According to a PCB official, the fate of the project hangs in balance. “Financial constraint is one of the reasons that the project is no more a matter of concern for the people at the helm of affairs. It is not clear whether the stadium will now be built or not.”
The Capital Development Authority (CDA) and the PCB signed a memorandum of understanding (MoU) in 2012 under which the CDA had allotted 35 acres of land near Shakarparian for the construction of stadium.
Both bodies had signed the MoU, in the presence of then PCB Chairman Zaka Ashraf, CDA Chairman Farkhand Iqbal and chairman of the prime minister’s task force for Islamabad, Faisal Sakhi Butt.
According to the agreement, CDA was supposed receive a revenue share of 30 per cent from every national and international match, while the remaining 70 per cent will go to the PCB.

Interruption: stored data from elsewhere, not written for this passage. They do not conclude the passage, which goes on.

What follows belongs to an exercise in optimizing a design on an open flow for small area, a short achievable clock period and few clock cycles per item; a production flow would make more cautious choices. The RTL was checked by simulation tests, not by an equivalence proof against the original design.

## cedar
## zdiv
module zdiv (
    input  wire        clk,
    input  wire        rst,
    input  wire        in_valid,
    output wire        in_ready,
    input  wire [47:0] in_num,
    input  wire [47:0] in_den,
    input  wire [7:0]  in_e,
    output reg         out_valid,
    output wire [47:0] out_q,
    output reg         out_wrap,
    output reg         out_inv
);
For scale: ~170 flip-flops, ~160 I/O pins, ~14000 um^2 of cells after synthesis.
==> flow/config.mk <==
export PLATFORM = sky130hd
export DESIGN_NAME = zdiv
export DESIGN_NICKNAME = zdiv
export VERILOG_FILES = /design/flow/design.v
export SDC_FILE = /design/flow/constraint.sdc
export NUM_CORES = 4
export LEC_CHECK = 0
export ABC_AREA = 1
export CAP_MARGIN = 20
export CORE_MARGIN = 2
export CORE_UTILIZATION = 55
export PLACE_DENSITY = 0.7
export SETUP_SLACK_MARGIN = 5
export SLEW_MARGIN = 20
==> flow/constraint.sdc <==
create_clock -name core_clock -period 10.0 [get_ports {clk}]
set_input_delay 2.0000 -clock core_clock [delete_from_list [all_inputs] [get_ports {clk}]]
set_output_delay 2.0000 -clock core_clock [all_outputs]
set_load 0.01 [all_outputs]
standard.sh (not shown) runs the stock make flow with config.mk's settings and CLKGATE_MAP_FILE= SYNTH_SCRIPT=/design/flow/synth_recipe.tcl, a recipe that flattens the netlist after the stock synthesis.
==> flow/flow/run.sh <==
#!/bin/bash
# Standard ORFS layout (the standard.sh, standard synthesis unchanged),
# with two changes to how the layout is made:
#  - repair_timing aims for a setup slack margin of 7 ns (timing is still
#    constrained and signed off at the design's 10 ns clock);
#  - port buffers use sky130_fd_sc_hd__buf_1 instead of the default choice.
# Each tool's full output stays in orfs/logs; the make output goes to
# standard.log.
set -o pipefail
bash standard.sh \
  "SETUP_SLACK_MARGIN=7" \
  "BUFFER_PORTS_ARGS=-buffer_cell sky130_fd_sc_hd__buf_1" \
  finish > standard.log 2>&1
Testbench counts of cedar, summed over its fixed seeds: cycles 99,441, items 3,200.
Input-level comparison between maple and cedar:
diff --git a/flow/flow/run.sh b/flow/flow/run.sh
--- a/flow/flow/run.sh
+++ b/flow/flow/run.sh
@@ -4 +4 @@
-#  - repair_timing aims for a setup slack margin of 7 ns (timing is still
+#  - repair_timing aims for a setup slack margin of 6.5 ns (timing is still
@@ -11 +11 @@
-  "SETUP_SLACK_MARGIN=7" \
+  "SETUP_SLACK_MARGIN=6.5" \
Findings:
The core of maple is less densely filled than that of cedar. Worst setup slack, maple and cedar: smaller value in cedar. Delta (maple minus cedar): register share of the cell area grew by 2.2 points, via count shrank by 7.5%, fmax grew by about 2%, number of inserted filler cells in the final layout grew by 317. | final area | maple vs cedar | better |. maple vs cedar: wire length down by more than 10%. Total of clock buffers placed in the layout: maple > cedar.

---

alpha:
Another version of the RTL of zdiv (not shown whole).
Size in the first run: about 1900 cells after synthesis, about 160 I/O pins, about 13000 sq um of cells after synthesis.
==> flow/config.mk <==
export PLATFORM = sky130hd
export DESIGN_NAME = zdiv
export DESIGN_NICKNAME = zdiv
export VERILOG_FILES = /design/flow/design.v
export SDC_FILE = /design/flow/constraint.sdc
export NUM_CORES = 4
export LEC_CHECK = 0
export ABC_AREA = 1
export CAP_MARGIN = 20
export CORE_MARGIN = 2
export CORE_UTILIZATION = 55
export PLACE_DENSITY = 0.7
export SETUP_SLACK_MARGIN = 5
export SLEW_MARGIN = 20
==> flow/constraint.sdc <==
create_clock -name core_clock -period 10.0 [get_ports {clk}]
set_input_delay 2.0000 -clock core_clock [delete_from_list [all_inputs] [get_ports {clk}]]
set_output_delay 2.0000 -clock core_clock [all_outputs]
set_load 0.01 [all_outputs]
==> flow/flow/run.sh <==
#!/bin/bash
# Standard ORFS layout (the standard.sh, standard synthesis unchanged),
# with three changes to how the layout is made:
#  - repair_timing aims for a setup slack margin of 6.5 ns (timing is still
#    constrained and signed off at the design's 10 ns clock);
#  - port buffers use sky130_fd_sc_hd__buf_1 instead of the default choice;
#  - the clock tree is built from sky130_fd_sc_hd__clkbuf_8.
# Each tool's full output stays in orfs/logs; the make output goes to
# standard.log.
set -o pipefail
bash standard.sh \
  "SETUP_SLACK_MARGIN=6.5" \
  "BUFFER_PORTS_ARGS=-buffer_cell sky130_fd_sc_hd__buf_1" \
  "CTS_BUF_LIST=sky130_fd_sc_hd__clkbuf_8" \
  finish > standard.log 2>&1
Testbench counts of alpha, summed over its fixed seeds: cycles 99,441, items 3,200.
Inputs modified between alpha and beta:
==> flow/flow/run.sh <==
#!/bin/bash
# Standard ORFS layout (the standard.sh, standard synthesis unchanged),
# with two changes to how the layout is made:
#  - repair_timing aims for a setup slack margin of 6.5 ns (timing is still
#    constrained and signed off at the design's 10 ns clock);
#  - port buffers use sky130_fd_sc_hd__buf_1 instead of the default choice.
# Each tool's full output stays in orfs/logs; the make output goes to
# standard.log.
set -o pipefail
bash standard.sh \
  "SETUP_SLACK_MARGIN=6.5" \
  "BUFFER_PORTS_ARGS=-buffer_cell sky130_fd_sc_hd__buf_1" \
  finish > standard.log 2>&1
## What came out
Per the final summary, beta finished and its layout is clean on timing, DRC and antenna.
NOTE: area added between synthesis and finish in beta exceeds that of alpha
beta against alpha: wire length on met3 decreased about 2.4%, slack of the critical path went up.

[separate check: timing with driven ports]
No port has a modelled driver above. Below, the same layouts with a new extraction and two added sets of constraints. Step 1 assumes that a clkbuf_16 drives the clock port and a buf_2 every other input. Step 2, shift: input delay + t, output delay - t, t = (earliest + latest rising clock arrival at the registers) / 2. This alone moves slack from input paths to output paths. Slacks: ideal / step 1 / step 2; pairs: ideal / step 1.
| run | shift t [ns] | slack for setup (ns) | worst setup path at the end | worst data-port slew with drivers (ns) |
|---|---|---|---|---|
| cedar | 0.497 | 6.461 / 6.461 / 6.461 | register to register | 0.09 |
| maple | 0.496 | 6.529 / 6.489 / 6.529 | register to register | 0.08 |
| alpha | 0.514 | 6.476 / 6.476 / 6.369 | input to register | 0.07 |
| beta | 0.486 | 6.523 / 6.523 / 6.379 | input to register | 0.08 |
After both steps every run listed still meets setup and hold. For beta, which loses most, drivers alone change the setup slack by 0.000 ns; drivers and shift together by -0.144 ns.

When contacted, a CDA official said that the civic authority on its part had allotted the land and now it was the responsibility of the PCB to construct the stadium.
Currently, Islamabad lacks the facility of a cricket stadium of international standard. The construction of the stadium had raised the hopes among cricket lovers, which have now been dashed.
The PCB official told APP that there was great talent in the twin cities, Khyber-Pakhtunkhwa, Federally Administered Tribal Areas and Azad Jammu and Kashmir, but no academy was established to nourish the budding cricketers.
There was a plan to set up an academy with the stadium, which seemed to have gone into oblivion, he added.
It may be mentioned that the CDA had allotted 40 acre land in 2008 to the PCB near Shakarparian for the construction of a stadium when Nasim Ashraf was the board’s chairman.
However, the project was shelved when Ejaz Butt took over PCB.
Currently, there are no PCB-owned cricket stadiums or academies in the capital.
The PCB had decided to build its own stadium in the capital after the one situated in the adjacent city of Rawalpindi is under the government of Punjab.
Although the PCB has made a huge investment on the Pindi Stadium in the past, it still has no administrative control of the venue and also pays fees to hold games of the domestic calendar at the ground.
To avoid that situation, the PCB decided to build a stadium in Islamabad for which the federal government had allocated a land of 35 acres last year during the tenure of then-PCB chairman Zaka Ashraf.